* [How to complete this task] Reproduce exactly the lines below from the one containing "bitwise_logic = 6" through the one containing "[synth_path]", including both, and nothing else.

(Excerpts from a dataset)
>>>

--- src/rtl/pn_lfsr_pkg.sv ---
package pn_lfsr_pkg;

  localparam int MAX_W = 64;

  // Primitive-polynomial tap masks, bit i set means stage i feeds back.
  function automatic logic [MAX_W-1:0] tap_mask(input int w);
    logic [MAX_W-1:0] m;
    m = '0;
    case (w)
      3:  m[2:0]  = 3'b110;
      4:  m[3:0]  = 4'b1100;
      5:  m[4:0]  = 5'b10100;
      6:  m[5:0]  = 6'b110000;
      7:  m[6:0]  = 7'b1100000;
      8:  m[7:0]  = 8'hB8;
      16: m[15:0] = 16'hD008;
      default: m = '0;
    endcase
    return m;
  endfunction

  typedef enum logic {FB_XOR = 1'b0, FB_XNOR = 1'b1} fb_form_e;

endpackage

--- src/rtl/pn_lfsr_feedback.sv ---
module pn_lfsr_feedback #(
  parameter int WIDTH = 8
) (
  input  logic [WIDTH-1:0] cur_state,
  input  logic             xnor_sel,
  output logic             fb_raw
);
  import pn_lfsr_pkg::*;

  localparam logic [MAX_W-1:0] FULL_MASK = tap_mask(WIDTH);
  localparam logic [WIDTH-1:0] TAPS      = FULL_MASK[WIDTH-1:0];

  generate
    if (TAPS == '0) begin : g_bad_width
      initial $error("pn_lfsr_feedback: no tap set for WIDTH=%0d", WIDTH);
    end
  endgenerate

  logic [WIDTH-1:0] tapped;
  logic             parity;

  always_comb begin
    tapped = cur_state & TAPS;
    parity = ^tapped;
    fb_raw = (fb_form_e'(xnor_sel) == FB_XNOR) ? ~parity : parity;
  end

endmodule

--- src/rtl/pn_lfsr_escape.sv ---
module pn_lfsr_escape #(
  parameter int WIDTH = 8
) (
  input  logic [WIDTH-1:0] cur_state,
  input  logic             xnor_sel,
  input  logic             fb_raw,
  output logic             fb_fixed,
  output logic             stuck
);
  logic zeros_seen;
  logic ones_seen;

  always_comb begin
    zeros_seen = ~|cur_state;   // wide NOR
    ones_seen  = &cur_state;    // wide AND
    if (xnor_sel) begin
      stuck    = ones_seen;
      fb_fixed = fb_raw & ~ones_seen;
    end else begin
      stuck    = zeros_seen;
      fb_fixed = fb_raw | zeros_seen;
    end
  end

endmodule

--- src/rtl/pn_lfsr_store.sv ---
module pn_lfsr_store #(
  parameter int WIDTH    = 8,
  parameter int SEED_BIT = 0
) (
  input  logic             clk,
  input  logic             rst,
  input  logic             en,
  input  logic [WIDTH-1:0] nxt_logical,
  output logic [WIDTH-1:0] cur_logical
);
  localparam logic [WIDTH-1:0] INV_MASK = WIDTH'(1) << SEED_BIT;

  generate
    if (SEED_BIT < 0 || SEED_BIT >= WIDTH) begin : g_bad_seed
      initial $error("pn_lfsr_store: SEED_BIT out of range");
    end
  endgenerate

  logic [WIDTH-1:0] phys_q;

  always_ff @(posedge clk) begin
    if (rst)
      phys_q <= '0;
    else if (en)
      phys_q <= nxt_logical ^ INV_MASK;
  end

  assign cur_logical = phys_q ^ INV_MASK;

endmodule

--- src/rtl/pn_lfsr_gen.sv ---
module pn_lfsr_gen #(
  parameter int WIDTH    = 8,
  parameter int SEED_BIT = 0
) (
  input  logic             clk,
  input  logic             rst,
  input  logic             en,
  input  logic             xnor_sel,
  output logic             pn_bit,
  output logic [WIDTH-1:0] state_word
);
  localparam logic [WIDTH-1:0] ALL_ONES = '1;
  localparam logic [WIDTH-1:0] SEED     = WIDTH'(1) << SEED_BIT;

  logic [WIDTH-1:0] cur_state;
  logic [WIDTH-1:0] nxt_state;
  logic             fb_raw;
  logic             fb_fixed;
  logic             stuck;

  pn_lfsr_feedback #(.WIDTH(WIDTH)) u_fb (
    .cur_state (cur_state),
    .xnor_sel  (xnor_sel),
    .fb_raw    (fb_raw)
  );

  pn_lfsr_escape #(.WIDTH(WIDTH)) u_esc (
    .cur_state (cur_state),
    .xnor_sel  (xnor_sel),
    .fb_raw    (fb_raw),
    .fb_fixed  (fb_fixed),
    .stuck     (stuck)
  );

  assign nxt_state = {cur_state[WIDTH-2:0], fb_fixed};

  pn_lfsr_store #(.WIDTH(WIDTH), .SEED_BIT(SEED_BIT)) u_store (
    .clk         (clk),
    .rst         (rst),
    .en          (en),
    .nxt_logical (nxt_state),
    .cur_logical (cur_state)
  );

  assign state_word = cur_state;
  assign pn_bit     = cur_state[WIDTH-1];

  AST_HOLD_WHEN_IDLE: assert property (@(posedge clk) disable iff (rst)
    !en |=> $stable(state_word));

  AST_SHIFT_UP: assert property (@(posedge clk) disable iff (rst)
    en |=> state_word[WIDTH-1:1] == $past(state_word[WIDTH-2:0]));

  AST_XOR_NO_STICK: assert property (@(posedge clk) disable iff (rst)
    (en && !xnor_sel && state_word == '0) |=> state_word == WIDTH'(1));

  AST_XNOR_NO_STICK: assert property (@(posedge clk) disable iff (rst)
    (en && xnor_sel && state_word == ALL_ONES) |=> state_word == (ALL_ONES ^ WIDTH'(1)));

  AST_ESCAPE_ONLY_AT_LOCK: assert property (@(posedge clk) disable iff (rst)
    (en && !stuck) |=> state_word != $past(state_word) || $past(state_word) == '0 || $past(state_word) == ALL_ONES);

  AST_SEED_AFTER_RESET: assert property (@(posedge clk) disable iff (rst)
    $fell(rst) |-> state_word == SEED || $past(en));

endmodule

--- config.mk ---
export PLATFORM = sky130hd
export DESIGN_NAME = pn_lfsr_gen
export DESIGN_NICKNAME = d
export VERILOG_FILES = /design/src/rtl/pn_lfsr_pkg.sv /design/src/rtl/pn_lfsr_feedback.sv /design/src/rtl/pn_lfsr_escape.sv /design/src/rtl/pn_lfsr_store.sv /design/src/rtl/pn_lfsr_gen.sv
export SDC_FILE = /design/constraint.sdc
export NUM_CORES = 1
export LEC_CHECK = 0
export CAP_MARGIN = 20
export CORE_AREA = 2 2 39 41
export CTS_CLUSTER_SIZE = 30
export DETAILED_ROUTE_END_ITERATION = 10
export DIE_AREA = 0 0 41 43
export GPL_TIMING_DRIVEN = 0
export PLACE_DENSITY = 0.6
export SYNTH_ARGS = -nofsm -noshare
export SYNTH_HDL_FRONTEND = slang
export SYNTH_HIERARCHICAL = 1
export SYNTH_SLANG_ARGS = --single-unit
--- constraint.sdc ---
create_clock -name clk -period 3.9 [get_ports clk]
set_input_delay 0.975 -clock clk [delete_from_list [all_inputs] [get_ports clk]]
set_output_delay 0.975 -clock clk [all_outputs]
set_load 0.05 [all_outputs]
# After elaboration in Yosys (flattened, before gate mapping)
# Cells that the tools add are included.
[word_totals]
input_bits = 4
ff_bits = 8
out_inout_bits = 9
wordCells = 13
[classes]
reduce_logical = 4
bitwise_logic = 6
muxes = 2
[ops]
columns = ["operator", "count"]
rows = [
  ["AND reduction 8 bit", 1],
  ["OR reduction 8 bit", 1],
  ["parity 8 bit", 1],
  ["inverter 1 bit", 4],
  ["2-to-1 mux 1 bit", 2],
  ["AND 1 bit", 1],
  ["zero test 1 bit", 1],
  ["bitwise OR 1 bit", 1],
]

# Depth between registers and ports, before layout
[depth]
word_depth = 6
depth_mapped = 6
ltp_nobuf = 5

# By module
# Netlist, hierarchy kept.
[modules_own_cells]
columns = ["mod", "cells_each", "n_inst", "seq_area_each_um2", "area_each_um2"]
rows = [
  ["pn_lfsr_store", 34, 1, 160.2, 344.1],
  ["pn_lfsr_escape", 10, 1, 0.0, 77.6],
  ["pn_lfsr_feedback", 3, 1, 0.0, 40.0],
  ["pn_lfsr_gen", 1, 1, 0.0, 7.5],
]

# Worst setup path before layout
# OpenSTA, ideal clock, no wires.
[synth_path]
path_type = "register -> output"
from = "register u_store.phys_q[7]"
to = "output pn_bit"
stages_incl_launch_ff = 3
t_required_ns = 2.925
path_slack_ns = 2.179
n_path_buf = 2
arrival_ns = 0.746
cell_sequence = "dfxtp_1 buf_4 buf_4"
[synth_rtl]
columns = ["element", "line", "source"]
rows = [
  ["from (decl)", "pn_lfsr_store.sv:19", "logic [WIDTH-1:0] phys_q;"],
  ["from (signal assigned)", "pn_lfsr_store.sv:25", "phys_q <= nxt_logical ^ INV_MASK;"],
  ["to (decl)", "pn_lfsr_gen.sv:9", "output logic pn_bit,"],
]
# No word-level cell between the ends.

# Final worst setup path
[layout_path]
from = "register u_store.phys_q[7]"
to = "output pn_bit"
# No word-level cell between the ends.

==> flow_metrics.py <==
metrics = {
    "outcome": {
        "status": "finished clean",
    },
    "timing": {
        "maxSlewHeadroom_pct": 67.2,
        "finalCriticalPeriod_ns": 2.57,
        "fin_crit_sh_pct": 66.0,
        "finalSetupViolations": 0,
        "fin_setup_tns_ns": 0,
        "fin_ws_ns": 1.33,
        "worst_pin_slew_ns": 0.491,
        "worst_hold_slack_ns": 0.493,
        "max_freq_mhz": 389,
        "fin_skew_ns": 0.000433,
        "finalHoldViolCount": 0,
        "finalMaxSlewViolations": 0,
        "rsz0062_at_grt": "false",
    },
    "clocking": {
        "cts_made_buffers": 3,
        "root_buffer": "clkbuf_4",
        "cts_resized": 0,
        "cts.sinks": 8,
        "worstSkewPairLatency_ns": 0.25,
        "post-cts-setup-buffers": 0,
        "htree_levels": 1,
        "hold_buffers": 0,
        "clockBufferDepth": 2,
        "cts_tree": "yes",
        "clkSlewWorstSetupHoldPaths_ns": 0.05,
    },
    "power_and_ir_drop": {
        "power_switching_uw": 50.0,
        "irDropWorstVdd_uv": 123,
        "p_int_uw": 135,
        "power_frac_clock_pct": 33.8,
        "swShare_pct": 27.0,
        "seq_power_share_pct": 46.2,
        "p_per_area_mw_per_mm2": 311,
        "power_frac_comb_pct": 19.9,
        "leakage_uw": 0.000251,
    },
    "setup_path": {
        "cp.required_ns": 2.92,
        "cp.arrival_ns": 1.60,
        "worstReg2RegEnd": "u_store/phys_q[0]",
        "rr_startpoint": "u_store/phys_q[5]",
        "worstSetupPathType": "flop to output port",
        "end_kind": "output port",
        "r2r_setup_slack_ns": 2.41,
        "path_max_fanout": 5,
        "cp-start-kind": "flop",
        "worstRegToRegCells": 6,
    },
    "synthesis": {
        "syn_area_um2": 453,
        "syn_inst": 45,
        "synth_nets": 49,
        "synth_area_per_cell_um2": 10.1,
        "ys_warn_count": 6,
    },
    "global_routing": {
        "met2_usage_pct": 15.9,
        "grt_pass1_wl_um": 1250,
        "busiest_layer": "met2",
        "grt_max_degree": 10,
        "grt_overflow": 0,
        "grtUsageMet1_pct": 12.2,
        "grt_pass1_vias": 327,
        "grt_usage_pct": 10.7,
        "antenna_found_initial": 0,
        "use_met3_pct": 3.14,
    },
    "routing": {
        "dr_total_vias": 332,
        "ant_nets": 0,
        "drt-initial-drc-count": 4,
        "avgViaCountPerCell": 4.49,
        "route.detailed.drc": 0,
        "routed_wl_um": 822,
        "wl_per_cell_um": 11.1,
        "first_pass_iters": 4,
    },
    "layout": {
        "top_register": "u_store/phys_q",
        "largest_reg_flops": 8,
        "stdcell_area_um2": 596,
        "syn_to_final_growth_pct": 31.5,
        "antenna_cells": 0,
        "n_fill_cell": 158,
        "nets": 64,
        "drive_gt1_share_pct": 25.9,
        "multi_input_area_um2": 214,
        "largestRegisters": "u_store/phys_q x8",
        "seq_area_um2": 160,
    },
    "floorplan": {
        "boundaryPins": 13,
        "die_h_um": 43,
        "rows": 14,
        "start_util_pct": 32.7,
        "fp.dieArea_mm2": 0.00176,
        "fp.coreArea_mm2": 0.00138,
        "die_w_um": 41,
    },
    "hold_path": {
        "min_path_cells": 2,
        "min_to": "u_store/phys_q[2]",
        "hold_path_class": "flop to flop",
        "hold_path_startpoint": "u_store/phys_q[2]",
    },
    "placed_design": {
        "dpl_cell_area_um2": 573,
        "port_buffers": 10,
        "gp_routability_congestion": 0.650,
        "dp_hpwl_um": 621,
        "place_ws_ns": 1.55,
    },
    "run": {
        "drv_cap": 0,
    },
}
[per-stage QoR]
| stage | utilization (%) | cells | total power (uW) |
|---|---|---|---|
| floorplan | - | 45 | 115 |
| global placement | 41.4 | 71 | 124 |
| detailed placement | 41.4 | 71 | 125 |
| CTS | 43.0 | 74 | 189 |
| global route | 43.0 | 74 | 196 |
| finish | 43.0 | 74 | 185 |
[worst max path at each step]
stage / slack (ns) / cells past startpoint / start / to
6_report: 1.33 / 3 / u_store/phys_q[7] / pn_bit
3_3_place_gp: 1.58 / 6 / xnor_sel / u_store/phys_q[0]
5_1_grt: 1.27 / 3 / u_store/phys_q[7] / pn_bit
3_5_place_dp: 1.55 / 6 / xnor_sel / u_store/phys_q[0]
2_1_floorplan: 2.18 / 2 / u_store/phys_q[7] / pn_bit
4_1_cts: 1.31 / 3 / u_store/phys_q[7] / pn_bit
[area by class of cell]
cell class,instances,area share (%)
multi-input cells,26,35.9
inverters,1,0.630
plain buffers,10,12.6
clock buffers,3,3.78
well taps,16,3.36
flip-flops and latches,8,26.9
repair buffers,10,16.8
[layer usage]
metal	part of all wire (%)	vias to the layer above
li1	-	173
met5	0	-
met4	1.7	0
met3	3.6	2
met1	44	150
met2	50	7
[cells in the final DEF (no fill, tap or decap)]
master / count
nand4_1: 2
inv_1: 1
buf_4: 8
xnor2_1: 1
a211oi_2: 1
o21ai_0: 1
nor2_1: 8
nor4_2: 1
nor4_4: 1
xnor3_1: 1
buf_6: 1
clkbuf_4: 3
xor2_1: 1
mux2i_1: 7
o21ai_1: 1
a21oi_1: 1
clkdlybuf4s50_1: 10
clkbuf_1: 1
dfxtp_1: 8
[power groups by stage]
stage	logic [uW]	clock network [uW]	registers [uW]
3_5_place_dp	37.3	0	87.3
2_1_floorplan	28.2	0	87.1
6_report	36.9	62.7	85.7
3_3_place_gp	37.2	0	87.3
5_1_grt	39.4	70.6	85.9
4_1_cts	37.4	65.9	85.6
[critical path, cell delays in order, from the launching register on]
cell             delay, ns
dfxtp_1               0.32
buf_4                 0.14
buf_4                 0.10
clkdlybuf4s50_1       0.78
(Power assumes the default switching activity.)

<<<

* [Expected output]
bitwise_logic = 6
muxes = 2
[ops]
columns = ["operator", "count"]
rows = [
  ["AND reduction 8 bit", 1],
  ["OR reduction 8 bit", 1],
  ["parity 8 bit", 1],
  ["inverter 1 bit", 4],
  ["2-to-1 mux 1 bit", 2],
  ["AND 1 bit", 1],
  ["zero test 1 bit", 1],
  ["bitwise OR 1 bit", 1],
]

# Depth between registers and ports, before layout
[depth]
word_depth = 6
depth_mapped = 6
ltp_nobuf = 5

# By module
# Netlist, hierarchy kept.
[modules_own_cells]
columns = ["mod", "cells_each", "n_inst", "seq_area_each_um2", "area_each_um2"]
rows = [
  ["pn_lfsr_store", 34, 1, 160.2, 344.1],
  ["pn_lfsr_escape", 10, 1, 0.0, 77.6],
  ["pn_lfsr_feedback", 3, 1, 0.0, 40.0],
  ["pn_lfsr_gen", 1, 1, 0.0, 7.5],
]

# Worst setup path before layout
# OpenSTA, ideal clock, no wires.
[synth_path]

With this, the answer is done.